Health is indeed a good example. Working out a little every day, stretching, walking, brushing your teeth—it’s the little habits maintained over a lifetime that give you the best odds at making it to 90 and beyond. But, yesterday, this idea popped back into my head in a different context.

It was dinner time, and all I’d had thus far was an espresso, a cappuccino, and a pretzel. I was ready for some yogurt and cereal, as my partner and I had discussed, but since she’d had a bigger lunch at work, she gracefully offered me half of a scrumptious chicken burger, which we still had left over from the day before. Once I started eating, I asked her if she also wanted some, but she declined.

Super happy with my unexpected burger dinner, I barely managed to pace myself.

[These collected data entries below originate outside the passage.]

Background: an optimization exercise with open tools, aiming at small area, a short achievable clock period and few clock cycles per item. Do not read the settings as production practice. Only simulation tests tie the RTL to the original design; equivalence was not proved.

$ cat design/flow/config.mk
export PLATFORM = sky130hd
export DESIGN_NAME = ntt_core
export DESIGN_NICKNAME = ntt_core
export VERILOG_FILES = /design/flow/design.v
export SDC_FILE = /design/flow/constraint.sdc
export NUM_CORES = 4
export LEC_CHECK = 0
export CAP_MARGIN = 20
export CORE_MARGIN = 2
export CORE_UTILIZATION = 40
export SLEW_MARGIN = 20
$ cat design/flow/run.sh
#!/bin/bash
# synth_recipe.tcl (not shown) runs the flow's synth.tcl, then flattens the netlist and writes it again
# the make line also repeats each setting of config.mk as NAME=value (left out here)
make -C /OpenROAD-flow-scripts/flow DESIGN_CONFIG=/design/flow/config.mk WORK_HOME=/design/flow/orfs CLKGATE_MAP_FILE= SYNTH_SCRIPT=/design/flow/synth_recipe.tcl finish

I didn’t quite wolf it down, but man, I was hungry. Before I knew it, I held the last piece in my hand. “I really should offer this to her again,” I thought, “so she can at least have a bite.” Guess what? It was hard! I did feel some friction before asking my fiancée whether she’d like the last piece. Crazy, right? How entitled we can feel to something that was gifted to us as a complete surprise only moments ago.

Alas, I’ve done harder things, and I was very happy when she took the last bit of the burger and also got to enjoy it. So, all in all, it was easy enough to share delicious food even whilst I was hungry—yesterday. If it was another day? Who knows. That’s when the saying resurfaced in my head: Do what is hard when it is easy.

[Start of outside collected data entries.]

This is an optimization exercise on Yosys and OpenROAD, whose aim is small area and a short achievable clock period, not a production implementation.
Function was checked by simulation only, so behaviour that the tests miss may differ from the original.
Power is estimated from default activity; no workload was simulated.

Design core_top, start of the top module:
module core_top (
	input wire clk,
	input wire res,
	input wire inst_valid,
	input wire [core_pkg::xlen-1:0] inst_code,
	output logic wb_valid,
	output logic [core_pkg::reg_idx_w-1:0] wb_reg,
	output logic [core_pkg::xlen-1:0] wb_data,
	output logic wb_sat
);
clock: 11.0 ns
lec_check: 0
cap_margin: 20
core_margin: 2
core_utilization: 55
cts_buf_list: sky130_fd_sc_hd__clkbuf_16
cts_cluster_diameter: 80
cts_cluster_size: 24
place_density: 0.7
setup_slack_margin: 5
slew_margin: 20
synth_hierarchical: 1
synth_minimum_keep_size: 0
standard.sh (not shown) runs the stock make flow with config.mk's settings and CLKGATE_MAP_FILE= SYNTH_SCRIPT=/design/flow/synth_recipe.tcl, a recipe that flattens the netlist after the stock synthesis.
==> flow/flow/run.sh <==
#!/bin/bash
# Own flow: the standard layout (standard.sh, standard synthesis included)
# with a larger setup margin for the timing repair steps, so that repair works
# the design below the clock period it is built at. Nothing else changes.
set -euo pipefail
grep -q 'SETUP_SLACK_MARGIN=5' standard.sh
sed 's/SETUP_SLACK_MARGIN=5/SETUP_SLACK_MARGIN=6/' standard.sh > standard_margin.sh
grep -q 'SETUP_SLACK_MARGIN=6' standard_margin.sh
bash standard_margin.sh finish > make_finish.log 2>&1
The baseline completed with no timing, DRC or antenna violations.
Change:
--- a/flow/flow/run.sh
+++ b/flow/flow/run.sh
@@ -5,5 +5,5 @@
 set -euo pipefail
 grep -q 'SETUP_SLACK_MARGIN=5' standard.sh
-sed 's/SETUP_SLACK_MARGIN=5/SETUP_SLACK_MARGIN=6/' standard.sh > standard_margin.sh
-grep -q 'SETUP_SLACK_MARGIN=6' standard_margin.sh
+sed 's/SETUP_SLACK_MARGIN=5/SETUP_SLACK_MARGIN=6.5/' standard.sh > standard_margin.sh
+grep -q 'SETUP_SLACK_MARGIN=6.5' standard_margin.sh
 bash standard_margin.sh finish > make_finish.log 2>&1
What happened: The changed run finished with timing, DRC and antenna clean. Wire length shrinks by 2.3%. Total power shrinks by 0.79%. Utilization stays flat. First-iteration DRC count shrinks by 2.6%. Sequential power hardly moves.

* * *

core_top, a different RTL version from the one above (not shown whole).
Size in the first run: roughly 5500 cells after synthesis, roughly 65000 um2 of cells after synthesis.
clock: 11.0 ns
lec_check: 0
cap_margin: 20
core_margin: 2
core_utilization: 55
cts_buf_list: sky130_fd_sc_hd__clkbuf_16
cts_cluster_diameter: 80
cts_cluster_size: 24
place_density: 0.7
setup_slack_margin: 5
slew_margin: 20
synth_hierarchical: 1
synth_minimum_keep_size: 0
==> flow/flow/run.sh <==
#!/bin/bash
# Own flow: the standard layout (standard.sh, standard synthesis included)
# with a larger setup margin for the timing repair steps, so that repair works
# the design below the clock period it is built at. Nothing else changes.
set -euo pipefail
grep -q 'SETUP_SLACK_MARGIN=5' standard.sh
sed 's/SETUP_SLACK_MARGIN=5/SETUP_SLACK_MARGIN=6/' standard.sh > standard_margin.sh
grep -q 'SETUP_SLACK_MARGIN=6' standard_margin.sh
bash standard_margin.sh finish > make_finish.log 2>&1
Change:
--- a/flow/flow/run.sh
+++ b/flow/flow/run.sh
@@ -7,2 +7,2 @@
-sed 's/SETUP_SLACK_MARGIN=5/SETUP_SLACK_MARGIN=6/' standard.sh > standard_margin.sh
-grep -q 'SETUP_SLACK_MARGIN=6' standard_margin.sh
+sed 's/SETUP_SLACK_MARGIN=5/SETUP_SLACK_MARGIN=5.5/' standard.sh > standard_margin.sh
+grep -q 'SETUP_SLACK_MARGIN=5.5' standard_margin.sh
Effect: The changed run went through all stages and came out clean; worst setup slack gets worse by 0.35 ns; global-route usage decreases by 0.18 points; die area stays the same; final area falls by 2.6%; via count shrinks by 1.0%; power went down by 1.5%; non-clock buffer count fell by 58; synthesized cell count is unchanged; combinational power went down by about 8%.

* * *

Another version of the RTL of core_top (not shown whole).
For scale: about 5,600 cells after synthesis, about 74 I/O pins.
==> flow/config.mk <==
export PLATFORM = sky130hd
export DESIGN_NAME = core_top
export DESIGN_NICKNAME = core_top
export VERILOG_FILES = /design/flow/design.v
export SDC_FILE = /design/flow/constraint.sdc
export NUM_CORES = 4
export LEC_CHECK = 0
export CAP_MARGIN = 20
export CORE_MARGIN = 2
export CORE_UTILIZATION = 55
export CTS_BUF_LIST = sky130_fd_sc_hd__clkbuf_16
export CTS_CLUSTER_DIAMETER = 80
export CTS_CLUSTER_SIZE = 24
export PLACE_DENSITY = 0.7
export SETUP_SLACK_MARGIN = 5
export SLEW_MARGIN = 20
export SYNTH_HIERARCHICAL = 1
export SYNTH_MINIMUM_KEEP_SIZE = 0
==> flow/constraint.sdc <==
create_clock -name core_clock -period 11.0 [get_ports {clk}]
set_input_delay 2.2000 -clock core_clock [delete_from_list [all_inputs] [get_ports {clk}]]
set_output_delay 2.2000 -clock core_clock [all_outputs]
set_load 0.01 [all_outputs]
==> flow/flow/run.sh <==
#!/bin/bash
# Own flow: the standard layout (standard.sh, standard synthesis included)
# with a larger setup margin for the timing repair steps, so that repair works
# the design below the clock period it is built at. Nothing else changes.
set -euo pipefail
grep -q 'SETUP_SLACK_MARGIN=5' standard.sh
sed 's/SETUP_SLACK_MARGIN=5/SETUP_SLACK_MARGIN=6.5/' standard.sh > standard_margin.sh
grep -q 'SETUP_SLACK_MARGIN=6.5' standard_margin.sh
bash standard_margin.sh finish > make_finish.log 2>&1
The first run finished with timing, DRC and antenna clean.
==> next run, changes <==
--- a/flow/flow/run.sh
+++ b/flow/flow/run.sh
@@ -7,2 +7,2 @@
-sed 's/SETUP_SLACK_MARGIN=5/SETUP_SLACK_MARGIN=6.5/' standard.sh > standard_margin.sh
-grep -q 'SETUP_SLACK_MARGIN=6.5' standard_margin.sh
+sed 's/SETUP_SLACK_MARGIN=5/SETUP_SLACK_MARGIN=6/' standard.sh > standard_margin.sh
+grep -q 'SETUP_SLACK_MARGIN=6' standard_margin.sh
Cell area goes up by 0.76%.
Cell count stays flat.
Die area stays the same.
Worst setup slack improves by 0.0052 ns.
Non-clock buffer count climbs by 16.
Via count fell by 0.69%.
Synthesized area is unchanged.
Wire length falls by 0.71%.

==> separate check: timing with driven ports <==
How much do the figures lean on ideal ports? The routed layouts below were timed once more, with nothing changed but the port constraints.
Step 1: set_driving_cell puts a clkbuf_16 on clk and a buf_2 on each other input, an assumption about the parent block.
Step 2 adds t to the input delays and takes it off the output delays; t is the mean of the earliest and latest rising clock arrival at the registers after step 1. Input paths then give back, and output paths get back, about the clock's delay inside the block.
Three values: ideal ports, drivers, drivers and shift; two values: the first two.
| run | shift t [ns] | setup slack, ns | worst setup path after step 2 | cell pins on the clock port's net |
|---|---|---|---|---|
| the first run of note 1 | 0.776 | 5.482 / 5.532 / 4.756 | input to register | 1 |
| the second run of note 1 | 0.796 | 5.556 / 5.556 / 4.896 | input to register | 1 |
| the first run of note 2 | 0.762 | 5.823 / 5.823 / 5.134 | input to register | 1 |
| the second run of note 2 | 0.765 | 5.468 / 5.517 / 4.752 | input to register | 1 |
| the first run of note 3 | 0.765 | 5.783 / 5.783 / 5.096 | input to register | 1 |
| the second run of note 3 | 0.789 | 5.788 / 5.788 / 5.065 | input to register | 1 |
After both steps setup and hold are still met in every run listed. For the first run of note 1, which loses most, drivers alone change the setup slack by +0.050 ns; drivers and shift together by -0.726 ns.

Be kind when it feels easy. Start the big project when it feels easy. Do the chore when it feels easy. That moment, that mindset, that psychological state of affairs might not come back any time soon, and your karma bank needs all the currency it can get. Prepare, prevent, and anticipate, sure, but also leverage your moods to carry you to the big aspirations: Do what is hard when it feels easy.

Inaction as a Statement

Last week, a partner at work sent us a request. It was about whether we’d sponsor a promotion for the launch of a course we’d developed together. We hadn’t agreed to this in our original contract, so the issue was up for discussion. It was around 10 days before the go-live.

The email thread had multiple people on it, and everyone replied to different parts. Here’s a bit of copy for the landing page, there’s an update to the press release, and so on. The promotion idea would have sat with one of our colleagues, but, on the first day, he didn’t reply. The next day, my boss tagged him in, suggesting he was the one with the expertise to assess this opportunity. He didn’t reply. I wrote an email breaking down the ask in two sentences to make it easier for him to give his input. Once again, he didn’t reply.

After about 48 hours, my team started running with it. We contacted legal, told the partner we were assessing it, and so on. It’s now been over a week since the original request, and I have yet to hear the thoughts from the guy who supposedly knows best how to handle such a situation.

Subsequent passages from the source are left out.